=== Section Start ===
### config.mk
export PLATFORM = sky130hd
export DESIGN_NAME = console_uart_registers_core
export DESIGN_NICKNAME = d
export VERILOG_FILES = /design/src/rtl/core/cur_pkg.sv /design/src/rtl/core/cur_in_stage.sv /design/src/rtl/core/cur_regs.sv /design/src/rtl/core/cur_out_stage.sv /design/src/rtl/core/console_uart_registers_core.sv
export SDC_FILE = /design/constraint.sdc
export NUM_CORES = 1
export LEC_CHECK = 0
export ABC_CLOCK_PERIOD_IN_PS = 2220
export BUFFER_PORTS_ARGS = -buffer_cell sky130_fd_sc_hd__buf_4
export CAP_MARGIN = 20
export CORE_AREA = 2 2 145 147
export CTS_CLUSTER_SIZE = 25
export DETAILED_ROUTE_END_ITERATION = 10
export DIE_AREA = 0 0 147 149
export PLACE_DENSITY_LB_ADDON = 0.2
export SLEW_MARGIN = 20
export SYNTH_ARGS = -nofsm -noshare
export SYNTH_HDL_FRONTEND = slang
export SYNTH_SLANG_ARGS = --single-unit
### constraint.sdc
create_clock -name clk -period 2.22 [get_ports clk]
set_input_delay 0.222 -clock clk [delete_from_list [all_inputs] [get_ports clk]]
set_output_delay 0.222 -clock clk [all_outputs]
set_load 0.02 [all_outputs]
### src/rtl/core/cur_pkg.sv
`default_nettype none
package cur_pkg;

    localparam int AGE_BITS   = 16;
    localparam int DATA_W     = 16;
    localparam int CHAR_W     = 8;
    localparam int CSR_W      = 8;
    localparam int CFG_IDX_W  = 1;

    // input modes
    localparam logic [2:0] MODE_BUS_READ   = 3'd0;
    localparam logic [2:0] MODE_BUS_WRITE  = 3'd1;
    localparam logic [2:0] MODE_RX_CHAR    = 3'd2;
    localparam logic [2:0] MODE_RX_BREAK   = 3'd3;
    localparam logic [2:0] MODE_TX_DONE    = 3'd4;
    localparam logic [2:0] MODE_TICK       = 3'd5;

    // bus register indexes (address bits 4:2)
    localparam logic [2:0] REG_CSR  = 3'd0;
    localparam logic [2:0] REG_LPR  = 3'd1;
    localparam logic [2:0] REG_RBUF = 3'd2;
    localparam logic [2:0] REG_XBUF = 3'd3;

    // configuration register indexes
    localparam logic [CFG_IDX_W-1:0] CFG_CHAR_8BIT  = 1'd0;
    localparam logic [CFG_IDX_W-1:0] CFG_HOLD_TICKS = 1'd1;

    localparam logic [DATA_W-1:0] HOLD_TICKS_RESET = 16'd50;

    localparam int CS_XDONE_BIT = 0;
    localparam int CS_RDONE_BIT = 1;
    localparam logic [CSR_W-1:0]  CS_RESET  = 8'h01;
    localparam logic [DATA_W-1:0] RB_VALID  = 16'h8000;
    localparam logic [DATA_W-1:0] RB_FRAME  = 16'h2000;
    localparam logic [DATA_W-1:0] RB_BREAK  = 16'h0400;
    localparam logic [DATA_W-1:0] RB_CHAR   = 16'h00FF;

    typedef struct packed {
        logic [2:0]        mode;
        logic [4:0]        reg_addr;
        logic [DATA_W-1:0] write_data;
        logic [CHAR_W-1:0] rx_char;
    } in_word_t;

    typedef struct packed {
        logic [DATA_W-1:0] read_data;
        logic              rx_taken;
        logic              tx_start;
        logic [CHAR_W-1:0] tx_char;
        logic              halt_request;
        logic              rx_irq;
        logic              tx_irq;
    } out_word_t;

    typedef struct packed {
        logic advance;
    } pipe_ctl_t;

    function automatic logic [CHAR_W-1:0] mask_char(input logic [CHAR_W-1:0] c,
                                                    input logic eight);
        mask_char = eight ? c : {1'b0, c[CHAR_W-2:0]};
    endfunction

endpackage
`default_nettype wire

### src/rtl/core/cur_in_stage.sv
`default_nettype none
module cur_in_stage (
    input  wire logic              clk,
    input  wire logic              rst_n,
    input  wire logic              in_valid,
    output logic                   in_stall,
    input  wire cur_pkg::in_word_t in_data,
    input  wire cur_pkg::pipe_ctl_t ctl,
    output logic                   item_valid,
    output cur_pkg::in_word_t      item
);

    logic              valid_reg, valid_next;
    cur_pkg::in_word_t item_reg;
    logic              accept;

    // holding word may leave this cycle, so a new one can enter
    assign in_stall = valid_reg && !ctl.advance;
    assign accept   = in_valid && !in_stall;

    always_comb
    begin
        valid_next = valid_reg;
        if (accept)
        begin
            valid_next = 1'b1;
        end
        else if (ctl.advance)
        begin
            valid_next = 1'b0;
        end
    end

    always_ff @(posedge clk or negedge rst_n)
    begin
        if (!rst_n)
        begin
            valid_reg <= 1'b0;
        end
        else
        begin
            valid_reg <= valid_next;
        end
    end

    always_ff @(posedge clk)
    begin
        if (accept)
        begin
            item_reg <= in_data;
        end
    end

    assign item_valid = valid_reg;
    assign item       = item_reg;

endmodule
`default_nettype wire

### src/rtl/core/cur_regs.sv
`default_nettype none
module cur_regs #(
    parameter int AGE_BITS = cur_pkg::AGE_BITS
) (
    input  wire logic                                 clk,
    input  wire logic                                 rst_n,
    input  wire logic                                 cfg_write,
    input  wire logic [cur_pkg::CFG_IDX_W-1:0]        cfg_index,
    input  wire logic [cur_pkg::DATA_W-1:0]           cfg_data,
    input  wire cur_pkg::pipe_ctl_t                   ctl,
    input  wire cur_pkg::in_word_t                    item,
    output cur_pkg::out_word_t                        result
);

    localparam int CMP_W = (AGE_BITS > cur_pkg::DATA_W) ? AGE_BITS : cur_pkg::DATA_W;

    logic                        char_8bit_reg;
    logic [cur_pkg::DATA_W-1:0]  hold_ticks_reg;

    logic [cur_pkg::CSR_W-1:0]   cs_reg,   cs_next;
    logic [cur_pkg::DATA_W-1:0]  lpr_reg,  lpr_next;
    logic [cur_pkg::DATA_W-1:0]  rbuf_reg, rbuf_next;
    logic [cur_pkg::CHAR_W-1:0]  xbuf_reg, xbuf_next;
    logic [AGE_BITS-1:0]         age_reg,  age_next;
    logic                        rx_irq_reg, rx_irq_next;
    logic                        tx_irq_reg, tx_irq_next;

    logic [2:0]                  idx;
    logic                        rdone;
    logic                        rx_guard;
    logic [cur_pkg::CHAR_W-1:0]  rx_masked;

    always_ff @(posedge clk or negedge rst_n)
    begin
        if (!rst_n)
        begin
            char_8bit_reg  <= 1'b1;
            hold_ticks_reg <= cur_pkg::HOLD_TICKS_RESET;
        end
        else if (cfg_write)
        begin
            unique case (cfg_index)
                cur_pkg::CFG_CHAR_8BIT:  char_8bit_reg  <= cfg_data[0];
                cur_pkg::CFG_HOLD_TICKS: hold_ticks_reg <= cfg_data;
                default:                 ;
            endcase
        end
    end

    assign idx       = item.reg_addr[4:2];
    assign rdone     = cs_reg[cur_pkg::CS_RDONE_BIT];
    // pending character not yet old enough to be overwritten
    assign rx_guard  = rdone && (CMP_W'(age_reg) < CMP_W'(hold_ticks_reg));
    assign rx_masked = cur_pkg::mask_char(item.rx_char, char_8bit_reg);

    always_comb
    begin
        cs_next     = cs_reg;
        lpr_next    = lpr_reg;
        rbuf_next   = rbuf_reg;
        xbuf_next   = xbuf_reg;
        age_next    = age_reg;
        rx_irq_next = rx_irq_reg;
        tx_irq_next = tx_irq_reg;
        result      = '0;

        unique case (item.mode)
            cur_pkg::MODE_BUS_READ:
            begin
                unique case (idx)
                    cur_pkg::REG_CSR:  result.read_data = {8'h00, cs_reg};
                    cur_pkg::REG_LPR:  result.read_data = lpr_reg;
                    cur_pkg::REG_RBUF:
                    begin
                        result.read_data = rbuf_reg;
                        if (rdone)
                        begin
                            cs_next[cur_pkg::CS_RDONE_BIT] = 1'b0;
                            rbuf_next   = rbuf_reg & cur_pkg::RB_CHAR;
                            rx_irq_next = 1'b0;
                        end
                    end
                    cur_pkg::REG_XBUF: result.read_data = {8'h00, xbuf_reg};
                    default:           ;
                endcase
            end
            cur_pkg::MODE_BUS_WRITE:
            begin
                unique case (idx)
                    cur_pkg::REG_CSR:  cs_next  = item.write_data[cur_pkg::CSR_W-1:0];
                    cur_pkg::REG_LPR:  lpr_next = item.write_data;
                    cur_pkg::REG_RBUF: cs_next[cur_pkg::CS_RDONE_BIT] = 1'b0;
                    cur_pkg::REG_XBUF:
                    begin
                        xbuf_next = item.write_data[cur_pkg::CHAR_W-1:0];
                        cs_next[cur_pkg::CS_XDONE_BIT] = 1'b0;
                        tx_irq_next     = 1'b0;
                        result.tx_start = 1'b1;
                        result.tx_char  = cur_pkg::mask_char(
                            item.write_data[cur_pkg::CHAR_W-1:0], char_8bit_reg);
                    end
                    default:           ;
                endcase
            end
            cur_pkg::MODE_RX_CHAR:
            begin
                if (!rx_guard)
                begin
                    rbuf_next = cur_pkg::RB_VALID | {8'h00, rx_masked};
                    age_next  = '0;
                    cs_next[cur_pkg::CS_RDONE_BIT] = 1'b1;
                    rx_irq_next     = 1'b1;
                    result.rx_taken = 1'b1;
                end
            end
            cur_pkg::MODE_RX_BREAK:
            begin
                if (!rx_guard)
                begin
                    rbuf_next = cur_pkg::RB_VALID | cur_pkg::RB_FRAME | cur_pkg::RB_BREAK;
                    age_next  = '0;
                    cs_next[cur_pkg::CS_RDONE_BIT] = 1'b1;
                    rx_irq_next         = 1'b1;
                    result.rx_taken     = 1'b1;
                    result.halt_request = 1'b1;
                end
            end
            cur_pkg::MODE_TX_DONE:
            begin
                cs_next[cur_pkg::CS_XDONE_BIT] = 1'b1;
                tx_irq_next = 1'b1;
            end
            cur_pkg::MODE_TICK:
            begin
                if (age_reg != '1)
                begin
                    age_next = age_reg + 1'b1;
                end
            end
            default: ;
        endcase

        result.rx_irq = rx_irq_next;
        result.tx_irq = tx_irq_next;
    end

    always_ff @(posedge clk or negedge rst_n)
    begin
        if (!rst_n)
        begin
            cs_reg     <= cur_pkg::CS_RESET;
            lpr_reg    <= '0;
            rbuf_reg   <= '0;
            xbuf_reg   <= '0;
            age_reg    <= '0;
            rx_irq_reg <= 1'b0;
            tx_irq_reg <= 1'b0;
        end
        else if (ctl.advance)
        begin
            cs_reg     <= cs_next;
            lpr_reg    <= lpr_next;
            rbuf_reg   <= rbuf_next;
            xbuf_reg   <= xbuf_next;
            age_reg    <= age_next;
            rx_irq_reg <= rx_irq_next;
            tx_irq_reg <= tx_irq_next;
        end
    end

endmodule
`default_nettype wire

### src/rtl/core/cur_out_stage.sv
`default_nettype none
module cur_out_stage (
    input  wire logic               clk,
    input  wire logic               rst_n,
    input  wire cur_pkg::pipe_ctl_t ctl,
    input  wire cur_pkg::out_word_t result,
    output logic                    room,
    output logic                    out_valid,
    input  wire logic               out_stall,
    output cur_pkg::out_word_t      out_data
);

    logic               valid_reg, valid_next;
    cur_pkg::out_word_t data_reg;

    assign room = !valid_reg || !out_stall;

    always_comb
    begin
        valid_next = valid_reg;
        if (ctl.advance)
        begin
            valid_next = 1'b1;
        end
        else if (!out_stall)
        begin
            valid_next = 1'b0;
        end
    end

    always_ff @(posedge clk or negedge rst_n)
    begin
        if (!rst_n)
        begin
            valid_reg <= 1'b0;
        end
        else
        begin
            valid_reg <= valid_next;
        end
    end

    always_ff @(posedge clk)
    begin
        if (ctl.advance)
        begin
            data_reg <= result;
        end
    end

    assign out_valid = valid_reg;
    assign out_data  = data_reg;

endmodule
`default_nettype wire

### src/rtl/core/console_uart_registers_core.sv
// Path: a word accepted into the input register passes on to the result register, where its
//   result word waits while the output side stalls.
// Throughput: one word per cycle while the output side does not stall; each word is a
//   single read-modify-write of the register file between the two registers.
// Reset (rst_n low, asynchronous): both stages empty, CSR = transmit done, other
//   registers zero, 8-bit characters, hold ticks 50.
`default_nettype none
module console_uart_registers_core #(
    parameter int AGE_BITS = cur_pkg::AGE_BITS
) (
    input  wire logic                          clk,
    input  wire logic                          rst_n,
    input  wire logic                          cfg_write,
    input  wire logic [cur_pkg::CFG_IDX_W-1:0] cfg_index,
    input  wire logic [cur_pkg::DATA_W-1:0]    cfg_data,
    input  wire logic                          in_valid,
    output logic                               in_stall,
    input  wire cur_pkg::in_word_t             in_data,
    output logic                               out_valid,
    input  wire logic                          out_stall,
    output cur_pkg::out_word_t                 out_data
);

    cur_pkg::pipe_ctl_t ctl;
    cur_pkg::in_word_t  item;
    cur_pkg::out_word_t result;
    logic               item_valid;
    logic               room;

    assign ctl.advance    = item_valid && room;

    cur_in_stage u_in_stage (
        .clk        (clk),
        .rst_n      (rst_n),
        .in_valid   (in_valid),
        .in_stall   (in_stall),
        .in_data    (in_data),
        .ctl        (ctl),
        .item_valid (item_valid),
        .item       (item)
    );

    cur_regs #(
        .AGE_BITS (AGE_BITS)
    ) u_regs (
        .clk       (clk),
        .rst_n     (rst_n),
        .cfg_write (cfg_write),
        .cfg_index (cfg_index),
        .cfg_data  (cfg_data),
        .ctl       (ctl),
        .item      (item),
        .result    (result)
    );

    cur_out_stage u_out_stage (
        .clk       (clk),
        .rst_n     (rst_n),
        .ctl       (ctl),
        .result    (result),
        .room      (room),
        .out_valid (out_valid),
        .out_stall (out_stall),
        .out_data  (out_data)
    );

endmodule
`default_nettype wire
=== Section End ===
Task objective:
Please return exactly the lines from the opening line of the data above through the line with "localparam int CS_RDONE_BIT = 1;", both included and nothing else.

Solution:
### config.mk
export PLATFORM = sky130hd
export DESIGN_NAME = console_uart_registers_core
export DESIGN_NICKNAME = d
export VERILOG_FILES = /design/src/rtl/core/cur_pkg.sv /design/src/rtl/core/cur_in_stage.sv /design/src/rtl/core/cur_regs.sv /design/src/rtl/core/cur_out_stage.sv /design/src/rtl/core/console_uart_registers_core.sv
export SDC_FILE = /design/constraint.sdc
export NUM_CORES = 1
export LEC_CHECK = 0
export ABC_CLOCK_PERIOD_IN_PS = 2220
export BUFFER_PORTS_ARGS = -buffer_cell sky130_fd_sc_hd__buf_4
export CAP_MARGIN = 20
export CORE_AREA = 2 2 145 147
export CTS_CLUSTER_SIZE = 25
export DETAILED_ROUTE_END_ITERATION = 10
export DIE_AREA = 0 0 147 149
export PLACE_DENSITY_LB_ADDON = 0.2
export SLEW_MARGIN = 20
export SYNTH_ARGS = -nofsm -noshare
export SYNTH_HDL_FRONTEND = slang
export SYNTH_SLANG_ARGS = --single-unit
### constraint.sdc
create_clock -name clk -period 2.22 [get_ports clk]
set_input_delay 0.222 -clock clk [delete_from_list [all_inputs] [get_ports clk]]
set_output_delay 0.222 -clock clk [all_outputs]
set_load 0.02 [all_outputs]
### src/rtl/core/cur_pkg.sv
`default_nettype none
package cur_pkg;

    localparam int AGE_BITS   = 16;
    localparam int DATA_W     = 16;
    localparam int CHAR_W     = 8;
    localparam int CSR_W      = 8;
    localparam int CFG_IDX_W  = 1;

    // input modes
    localparam logic [2:0] MODE_BUS_READ   = 3'd0;
    localparam logic [2:0] MODE_BUS_WRITE  = 3'd1;
    localparam logic [2:0] MODE_RX_CHAR    = 3'd2;
    localparam logic [2:0] MODE_RX_BREAK   = 3'd3;
    localparam logic [2:0] MODE_TX_DONE    = 3'd4;
    localparam logic [2:0] MODE_TICK       = 3'd5;

    // bus register indexes (address bits 4:2)
    localparam logic [2:0] REG_CSR  = 3'd0;
    localparam logic [2:0] REG_LPR  = 3'd1;
    localparam logic [2:0] REG_RBUF = 3'd2;
    localparam logic [2:0] REG_XBUF = 3'd3;

    // configuration register indexes
    localparam logic [CFG_IDX_W-1:0] CFG_CHAR_8BIT  = 1'd0;
    localparam logic [CFG_IDX_W-1:0] CFG_HOLD_TICKS = 1'd1;

    localparam logic [DATA_W-1:0] HOLD_TICKS_RESET = 16'd50;

    localparam int CS_XDONE_BIT = 0;
    localparam int CS_RDONE_BIT = 1;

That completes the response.